A differenza dell’Accordo i. citato, il Decreto 138 non richiama il quadro delle “materie delegate” di cui al punto 3 del medesimo: “la contrattazione collettiva aziendale si esercita per le materie delegate, in tutto o in parte, dal contratto collettivo nazionale di lavoro di categoria o dalla legge”. Si richiamano sul punto le differenze esistenti tra la disciplina a regime e quella transitoria, quest’ultima indubbiamente più generica11: la prima idonea a derogare, in pejus ed in meljus, a tutte le regolamentazioni contenute nella disciplina nazionale, anche soltanto in via sperimentale e temporanea e avuto riguardo alle esigenze dei singoli contesti produttivi, la seconda relativa a casistiche concernenti situazioni di crisi o investimenti significativi e limitata alla modifica/deroga degli istituti che concernono la prestazione lavorativa, l’orario di lavoro e l’organizzazione del lavoro.
Nella norma in corso di approvazione tali limitazioni scompaiono.
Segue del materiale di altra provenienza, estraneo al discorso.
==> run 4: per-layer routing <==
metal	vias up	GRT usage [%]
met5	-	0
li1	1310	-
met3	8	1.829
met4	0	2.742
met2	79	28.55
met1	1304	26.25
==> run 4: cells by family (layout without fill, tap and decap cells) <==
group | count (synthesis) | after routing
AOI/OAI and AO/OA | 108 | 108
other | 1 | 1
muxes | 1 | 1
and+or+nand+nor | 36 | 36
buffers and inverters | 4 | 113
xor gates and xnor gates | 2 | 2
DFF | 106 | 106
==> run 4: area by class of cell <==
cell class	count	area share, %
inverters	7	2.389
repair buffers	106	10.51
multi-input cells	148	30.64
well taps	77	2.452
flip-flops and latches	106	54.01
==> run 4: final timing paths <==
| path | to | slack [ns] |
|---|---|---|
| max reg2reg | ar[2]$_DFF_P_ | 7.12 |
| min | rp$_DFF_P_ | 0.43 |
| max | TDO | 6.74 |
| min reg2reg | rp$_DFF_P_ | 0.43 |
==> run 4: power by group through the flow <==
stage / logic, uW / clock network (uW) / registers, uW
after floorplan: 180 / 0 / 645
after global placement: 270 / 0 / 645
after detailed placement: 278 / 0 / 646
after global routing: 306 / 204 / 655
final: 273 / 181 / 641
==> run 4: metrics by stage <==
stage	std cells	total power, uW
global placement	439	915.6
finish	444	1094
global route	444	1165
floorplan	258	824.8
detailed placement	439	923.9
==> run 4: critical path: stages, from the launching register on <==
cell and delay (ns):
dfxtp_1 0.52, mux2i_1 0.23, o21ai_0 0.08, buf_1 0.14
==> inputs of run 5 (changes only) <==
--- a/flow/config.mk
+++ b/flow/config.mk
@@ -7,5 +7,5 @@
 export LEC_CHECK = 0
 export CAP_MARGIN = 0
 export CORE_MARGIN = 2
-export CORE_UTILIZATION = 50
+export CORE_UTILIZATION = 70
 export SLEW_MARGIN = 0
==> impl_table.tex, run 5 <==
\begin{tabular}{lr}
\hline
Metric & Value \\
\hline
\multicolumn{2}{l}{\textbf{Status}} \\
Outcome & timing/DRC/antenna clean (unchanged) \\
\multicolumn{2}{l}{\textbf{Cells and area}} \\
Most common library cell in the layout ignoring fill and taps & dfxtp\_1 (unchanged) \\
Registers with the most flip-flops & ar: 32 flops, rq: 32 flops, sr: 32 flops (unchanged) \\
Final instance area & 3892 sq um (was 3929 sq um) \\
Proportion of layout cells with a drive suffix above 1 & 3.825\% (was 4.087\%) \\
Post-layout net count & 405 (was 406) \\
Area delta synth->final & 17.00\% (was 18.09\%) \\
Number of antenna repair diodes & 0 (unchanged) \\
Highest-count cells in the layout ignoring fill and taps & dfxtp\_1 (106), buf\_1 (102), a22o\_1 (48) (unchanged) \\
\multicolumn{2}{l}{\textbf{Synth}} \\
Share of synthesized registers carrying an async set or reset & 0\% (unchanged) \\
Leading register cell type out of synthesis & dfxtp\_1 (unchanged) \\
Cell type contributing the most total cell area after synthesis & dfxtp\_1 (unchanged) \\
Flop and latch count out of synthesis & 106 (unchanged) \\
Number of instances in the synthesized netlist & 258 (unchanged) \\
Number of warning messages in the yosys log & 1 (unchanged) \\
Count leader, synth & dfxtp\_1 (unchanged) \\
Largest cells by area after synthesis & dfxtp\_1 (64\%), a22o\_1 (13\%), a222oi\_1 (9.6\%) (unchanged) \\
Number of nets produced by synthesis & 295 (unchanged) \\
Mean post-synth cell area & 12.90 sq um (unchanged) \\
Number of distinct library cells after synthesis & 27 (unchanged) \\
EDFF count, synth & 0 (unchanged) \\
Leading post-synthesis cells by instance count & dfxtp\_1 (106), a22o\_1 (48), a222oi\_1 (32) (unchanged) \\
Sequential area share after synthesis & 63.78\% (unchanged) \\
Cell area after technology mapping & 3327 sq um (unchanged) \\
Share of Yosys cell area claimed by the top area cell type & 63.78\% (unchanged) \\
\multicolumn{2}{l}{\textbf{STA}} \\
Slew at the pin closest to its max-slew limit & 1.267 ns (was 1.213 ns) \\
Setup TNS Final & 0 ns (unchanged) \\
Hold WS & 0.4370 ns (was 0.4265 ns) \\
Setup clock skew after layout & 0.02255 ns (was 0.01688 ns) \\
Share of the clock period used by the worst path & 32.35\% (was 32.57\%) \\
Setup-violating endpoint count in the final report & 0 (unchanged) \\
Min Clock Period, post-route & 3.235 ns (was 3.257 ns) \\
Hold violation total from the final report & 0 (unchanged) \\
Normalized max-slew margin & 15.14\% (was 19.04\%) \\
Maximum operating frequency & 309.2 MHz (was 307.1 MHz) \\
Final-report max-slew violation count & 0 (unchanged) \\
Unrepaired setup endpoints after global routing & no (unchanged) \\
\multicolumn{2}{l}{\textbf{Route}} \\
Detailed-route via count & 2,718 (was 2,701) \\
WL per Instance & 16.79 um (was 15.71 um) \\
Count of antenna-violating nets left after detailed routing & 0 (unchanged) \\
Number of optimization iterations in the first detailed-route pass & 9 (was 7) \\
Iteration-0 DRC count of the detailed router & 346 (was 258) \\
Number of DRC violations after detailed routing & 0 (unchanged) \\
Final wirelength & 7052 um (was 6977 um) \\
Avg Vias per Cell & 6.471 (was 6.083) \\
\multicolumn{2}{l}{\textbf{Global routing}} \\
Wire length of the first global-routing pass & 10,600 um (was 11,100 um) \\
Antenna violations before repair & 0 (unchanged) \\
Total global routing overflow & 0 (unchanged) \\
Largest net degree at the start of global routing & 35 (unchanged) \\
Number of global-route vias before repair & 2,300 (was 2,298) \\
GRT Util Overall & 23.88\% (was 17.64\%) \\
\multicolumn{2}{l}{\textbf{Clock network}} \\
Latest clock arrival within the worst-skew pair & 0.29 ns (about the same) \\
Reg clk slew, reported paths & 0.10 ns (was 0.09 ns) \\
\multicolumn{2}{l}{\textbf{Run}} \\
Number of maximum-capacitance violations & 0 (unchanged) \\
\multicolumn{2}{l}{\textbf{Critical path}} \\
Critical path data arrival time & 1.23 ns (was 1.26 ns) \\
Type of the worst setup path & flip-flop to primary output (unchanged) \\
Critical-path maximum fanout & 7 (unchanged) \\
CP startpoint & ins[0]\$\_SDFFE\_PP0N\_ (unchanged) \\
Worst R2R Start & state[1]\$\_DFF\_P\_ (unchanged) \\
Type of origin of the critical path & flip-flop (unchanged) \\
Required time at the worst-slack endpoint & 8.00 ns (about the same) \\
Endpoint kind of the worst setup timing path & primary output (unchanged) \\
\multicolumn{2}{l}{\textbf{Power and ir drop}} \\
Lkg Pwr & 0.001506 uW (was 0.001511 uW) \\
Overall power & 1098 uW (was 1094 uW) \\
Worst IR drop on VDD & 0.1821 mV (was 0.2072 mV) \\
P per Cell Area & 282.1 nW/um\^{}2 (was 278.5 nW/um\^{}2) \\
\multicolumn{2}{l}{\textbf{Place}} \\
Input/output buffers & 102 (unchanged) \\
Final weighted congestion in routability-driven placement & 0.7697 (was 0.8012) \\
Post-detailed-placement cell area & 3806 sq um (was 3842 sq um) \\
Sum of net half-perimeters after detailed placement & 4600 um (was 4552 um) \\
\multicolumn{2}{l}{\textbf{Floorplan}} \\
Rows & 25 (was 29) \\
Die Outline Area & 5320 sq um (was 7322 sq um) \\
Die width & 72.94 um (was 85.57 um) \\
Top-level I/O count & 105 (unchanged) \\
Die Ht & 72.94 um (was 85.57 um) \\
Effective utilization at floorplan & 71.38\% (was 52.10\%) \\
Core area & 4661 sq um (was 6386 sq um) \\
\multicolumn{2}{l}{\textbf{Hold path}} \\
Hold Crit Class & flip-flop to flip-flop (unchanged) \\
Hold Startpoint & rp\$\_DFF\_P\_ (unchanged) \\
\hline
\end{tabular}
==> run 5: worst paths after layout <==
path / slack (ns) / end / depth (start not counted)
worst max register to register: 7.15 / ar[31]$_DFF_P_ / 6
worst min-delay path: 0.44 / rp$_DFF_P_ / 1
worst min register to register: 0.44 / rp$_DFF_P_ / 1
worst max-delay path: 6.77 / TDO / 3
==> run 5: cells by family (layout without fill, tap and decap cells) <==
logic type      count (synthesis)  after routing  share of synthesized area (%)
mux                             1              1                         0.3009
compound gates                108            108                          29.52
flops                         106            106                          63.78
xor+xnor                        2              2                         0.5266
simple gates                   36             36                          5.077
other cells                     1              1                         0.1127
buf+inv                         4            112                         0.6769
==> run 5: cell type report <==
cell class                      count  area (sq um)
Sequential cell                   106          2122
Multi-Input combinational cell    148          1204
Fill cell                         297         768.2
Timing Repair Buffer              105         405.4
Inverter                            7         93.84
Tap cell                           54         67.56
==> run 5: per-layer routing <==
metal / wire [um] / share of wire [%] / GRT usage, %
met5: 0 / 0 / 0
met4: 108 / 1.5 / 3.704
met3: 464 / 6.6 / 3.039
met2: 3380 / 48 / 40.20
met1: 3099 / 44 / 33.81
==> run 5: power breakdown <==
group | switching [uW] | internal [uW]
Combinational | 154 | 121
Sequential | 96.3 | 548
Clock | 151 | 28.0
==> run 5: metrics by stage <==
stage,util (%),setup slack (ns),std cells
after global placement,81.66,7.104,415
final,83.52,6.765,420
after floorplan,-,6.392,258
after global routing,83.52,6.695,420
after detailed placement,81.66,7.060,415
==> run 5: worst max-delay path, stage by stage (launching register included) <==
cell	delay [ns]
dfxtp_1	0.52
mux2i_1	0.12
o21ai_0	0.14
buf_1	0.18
Context: an optimization exercise on an open-source flow, tuned for small area. The choices shown serve that exercise and are no tape-out recipe. In this exercise RTL edits were held to simulation tests only and were not proved equivalent to the original. Power figures rest on the tool's default switching activity, not on a simulated workload.

## old
==> flow/design.v (excerpt) <==
module systolic_pe_array
#(
	parameter int PE_ARRAY_W = 8,
	parameter int PE_ARRAY_H = 8,
	parameter int IN_DATA_WIDTH = 8,
	parameter int OUT_DATA_WIDTH = 24
)
(
	input logic clk,
	input logic rst,
	input logic [PE_ARRAY_W-1:0] i_load_vld,
	input logic [PE_ARRAY_W*$clog2(PE_ARRAY_H)-1:0] i_load_id,
	input logic [PE_ARRAY_W*IN_DATA_WIDTH-1:0] i_load_data,
	input logic [PE_ARRAY_W-1:0] i_pop_vld,
	input logic [PE_ARRAY_W*OUT_DATA_WIDTH-1:0] i_up_data,
	input logic [PE_ARRAY_H*IN_DATA_WIDTH-1:0] i_left_data,
	output logic [PE_ARRAY_W*OUT_DATA_WIDTH-1:0] o_down_data
);
Size: roughly 550 I/O pins, roughly 340,000 um2 of cells after synthesis.
Settings: LEC_CHECK=0, CAP_MARGIN=20, CORE_MARGIN=2, CORE_UTILIZATION=40, CTS_CLUSTER_DIAMETER=120, CTS_CLUSTER_SIZE=22, SLEW_MARGIN=20, SYNTH_HIERARCHICAL=1, SYNTH_MINIMUM_KEEP_SIZE=0; clock period 6.5 ns.
standard.sh (not shown) runs the stock make flow with config.mk's settings and CLKGATE_MAP_FILE= SYNTH_SCRIPT=/design/flow/synth_recipe.tcl, a recipe that flattens the netlist after the stock synthesis.
==> flow/flow/run.sh <==
#!/bin/bash
# Standard layout (the standard.sh, unchanged synthesis) with two changes:
# the port buffers are buf_1 cells, and CTS inserts no dummy loads.
set -euo pipefail
export BUFFER_PORTS_ARGS="-buffer_cell sky130_fd_sc_hd__buf_1"
export CTS_ARGS="-sink_clustering_enable -repair_clock_nets -dont_use_dummy_load -sink_clustering_size 22 -sink_clustering_max_diameter 120"
bash standard.sh > standard_flow.log 2>&1
old finished end to end and its layout was clean on timing, DRC and antenna.
Relative to old, the following input files were edited for new:
==> flow/flow/run.sh <==
#!/bin/bash
# Standard layout (the standard.sh, unchanged synthesis) with three changes:
# the port buffers are buf_1 cells, CTS inserts no dummy loads, and the
# weight-select muxes start the floorplan at drive strength 1 (downsize.tcl).
set -euo pipefail
export BUFFER_PORTS_ARGS="-buffer_cell sky130_fd_sc_hd__buf_1"
export CTS_ARGS="-sink_clustering_enable -repair_clock_nets -dont_use_dummy_load -sink_clustering_size 22 -sink_clustering_max_diameter 120"
export PRE_FLOORPLAN_TCL="$PWD/flow/downsize.tcl"
bash standard.sh > standard_flow.log 2>&1
==> flow/flow/downsize.tcl (new file) <==
# Weight-select muxes come out of synthesis as mux2_4; start them at mux2_1 and
# let the flow's own repair size up any that need it.
set n 0
foreach inst [[ord::get_db_block] getInsts] {
  if {[[$inst getMaster] getName] eq "sky130_fd_sc_hd__mux2_4"} {
    replace_cell [get_cells [$inst getName]] sky130_fd_sc_hd__mux2_1
    incr n
  }
}
puts "downsize: replaced $n mux2_4 with mux2_1"
==> notes.md <==
- Every run in the comparison, old and new, completed the flow with a clean layout.
- Reported for old and new, flip-flop and latch count turned out identical to the last digit.
- Diff old -> new: reported net switching power picked up an extra 3.1%; number of cells produced by synthesis level.
- Via count (higher): new
- Diff old -> new: number of well taps has decreased, non-clock buffer count higher, post-route minimum period picked up an extra 0.21 ns.


Setup of trial 7:
Another version of the RTL of systolic_pe_array (not shown whole).
For scale: roughly 25000 cells after synthesis, about 8800 flip-flops, about 350000 um2 of cells after synthesis.
Settings: LEC_CHECK=0, CAP_MARGIN=20, CORE_MARGIN=2, CORE_UTILIZATION=40, CTS_CLUSTER_DIAMETER=120, CTS_CLUSTER_SIZE=22, SLEW_MARGIN=20, SYNTH_HIERARCHICAL=1, SYNTH_MINIMUM_KEEP_SIZE=0; clock period 6.5 ns.
==> flow/flow/run.sh <==
#!/bin/bash
# Standard layout (the standard.sh, unchanged synthesis) with two changes:
# the port buffers are buf_1 cells, and CTS inserts no dummy loads.
set -euo pipefail
export BUFFER_PORTS_ARGS="-buffer_cell sky130_fd_sc_hd__buf_1"
export CTS_ARGS="-sink_clustering_enable -repair_clock_nets -dont_use_dummy_load -sink_clustering_size 22 -sink_clustering_max_diameter 120"
bash standard.sh > standard_flow.log 2>&1
> inputs changed (trial 7 -> trial 98)
==> flow/run.sh (new file) <==
#!/bin/bash
# synth_recipe.tcl (not shown) runs the flow's synth.tcl, then flattens the netlist and writes it again
# the make line also repeats each setting of config.mk as NAME=value (left out here)
make -C /OpenROAD-flow-scripts/flow DESIGN_CONFIG=/design/flow/config.mk WORK_HOME=/design/flow/orfs CLKGATE_MAP_FILE= SYNTH_SCRIPT=/design/flow/synth_recipe.tcl finish
removed: flow/flow/run.sh
removed: flow/standard.sh
Notes after the runs:
Diff trial 7 -> trial 98: global-route wire length before repair moved up, instance area at placement moved up.
Diff trial 7 -> trial 98: number of antenna violations at the first check in global routing went down by 11; register-to-register slack went down by 0.07 ns.
Clock-buffer cell count (trial 98 / trial 7): 1.5
Of trial 98 and trial 7, it is trial 98 that has the higher cell leakage power.
Relative to trial 7, total power after layout increased by about 1.5% in trial 98.
Summary — multi-input logic portion of the cell area, trial 98 relative to trial 7: lower, by 0.54 points.
Number of antenna diodes: lower on trial 7
Relative to trial 7, trial 98 degrades total number of vias.

-- static timing again, ports no longer ideal --
How much do the figures lean on ideal ports? The routed layouts below were timed once more, with nothing changed but the port constraints.
Step 1: set_driving_cell puts a clkbuf_16 on clk and a buf_2 on each other input, an assumption about the parent block.
Step 2, shift: input delay + t, output delay - t, t = (earliest + latest rising clock arrival at the registers) / 2. This alone moves slack from input paths to output paths.
Slacks: ideal / step 1 / step 2; pairs: ideal / step 1.
run	t, ns	setup slack, ns	worst setup path after step 2
old	1.139	0.643 / 0.643 / 0.643	register to register
new	1.198	0.430 / 0.430 / 0.430	register to register
trial 7	1.132	0.653 / 0.653 / 0.653	register to register
trial 98	1.171	0.579 / 0.579 / 0.579	register to register
After both steps setup and hold are still met in every run listed.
Le materie oggetto di intesa sono specificate dal comma 2 dell’articolo 8 come quelle inerenti l’organizzazione del lavoro e della produzione con riferimento:
a) agli impianti audiovisivi e alla introduzione di nuove tecnologie;
b) alle mansioni del lavoratore, alla classificazione e inquadramento del personale;
c) ai contratti a termine, ai contratti a orario ridotto, modulato o flessibile, al regime della solidarietà negli appalti e ai casi di ricorso alla somministrazione di lavoro;
d) alla disciplina dell’orario di lavoro;
e) alle modalità di assunzione e disciplina del rapporto di lavoro, comprese le collaborazioni coordinate e continuative a progetto e le partite IVA, alla trasformazione e conversione dei contratti di lavoro e alle conseguenze del recesso dal rapporto di lavoro, fatta eccezione per il licenziamento discriminatorio, il licenziamento della lavoratrice in concomitanza del matrimonio, il licenziamento della lavoratrice dall’inizio del periodo di gravidanza fino al termine dei periodi di interdizione al lavoro, nonché fino ad un anno di età del bambino, il licenziamento causato dalla domanda o dalla fruizione del congedo parentale e per la malattia del bambino da parte della lavoratrice o del lavoratore ed il licenziamento in caso di adozione o affidamento.
Trattasi di un range applicativo decisamente vasto ( basti citare il riferimento alle “modalità di assunzione e disciplina del rapporto di lavoro”), quasi coincidente con la estensione della normativa lavoristica. E tali intese, come espressamente prevede il terzo comma dell’articolo 8, possono derogare alle stesse disposizioni di legge oltre che ai contratti collettivi nazionali di lavoro. Non appare improprio parlare di una vera e propria liberalizzazione (ma si è parlato anche di “Far West o balcanizzazione) della contrattazione aziendale ( e territoriale) in contrasto con le indicazioni e la ratio dell’Accordo del 28 giugno.
Le altre condizioni previste dalla norma per la validità delle specifiche intese, attengono al perseguimento di finalità che siano mirate “alla maggiore occupazione, alla qualità dei contratti di lavoro, all’adozione di forme di partecipazione dei lavoratori, alla emersione del lavoro irregolare, agli incrementi di competitività e di salario, alla gestione delle crisi aziendali e occupazionali, agli investimenti e all’avvio di nuove attività.”. Trattasi naturalmente di finalità disgiuntive, ovvero da perseguirsi anche singolarmente; la formulazione, assai più estensiva rispetto a quella del precedente Accordo riveste tali connotati di generalità ed astrattezza da indurre taluna dottrina a interrogarsi sulla reale utilità di norme che “scritte così possono soltanto alimentare il contenzioso, ma non servono né ai lavoratori, né alle imprese”12
Dubbi di costituzionalità
Capitolo di non minore importanza è la eventuale incostituzionalità – sotto svariati profili – della norma.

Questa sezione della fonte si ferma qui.